TASK TO COMPLETE: Whenever a line carries the word "period", pull it out of the entries.

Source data
◇ ◇ ◇ ◇ ◇

Source: an optimization exercise on an open RTL-to-GDS flow (aim: small area, a short achievable clock period and few clock cycles per item). Production flows keep margins and buffers that such runs may drop.
RTL that was checked went through simulation tests only; none was proved equivalent to the original.
The RTL of run 4 was laid out without a check of its function.

<file path="flow/config.mk">
export PLATFORM = sky130hd
export DESIGN_NAME = hbs_sha256
export DESIGN_NICKNAME = hbs_sha256
export VERILOG_FILES = /design/flow/design.v
export SDC_FILE = /design/flow/constraint.sdc
export NUM_CORES = 4
export LEC_CHECK = 0
export CAP_MARGIN = 20
export CORE_MARGIN = 2
export CORE_UTILIZATION = 40
export SETUP_SLACK_MARGIN = 5
export SLEW_MARGIN = 20
</file>
<file path="flow/constraint.sdc">
create_clock -name core_clock -period 10.0 [get_ports {clk}]
set_input_delay 2.0000 -clock core_clock [delete_from_list [all_inputs] [get_ports {clk}]]
set_output_delay 2.0000 -clock core_clock [all_outputs]
set_load 0.01 [all_outputs]
</file>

◇ ◇ ◇ ◇ ◇

TASK RESULT:
Source: an optimization exercise on an open RTL-to-GDS flow (aim: small area, a short achievable clock period and few clock cycles per item). Production flows keep margins and buffers that such runs may drop.
create_clock -name core_clock -period 10.0 [get_ports {clk}]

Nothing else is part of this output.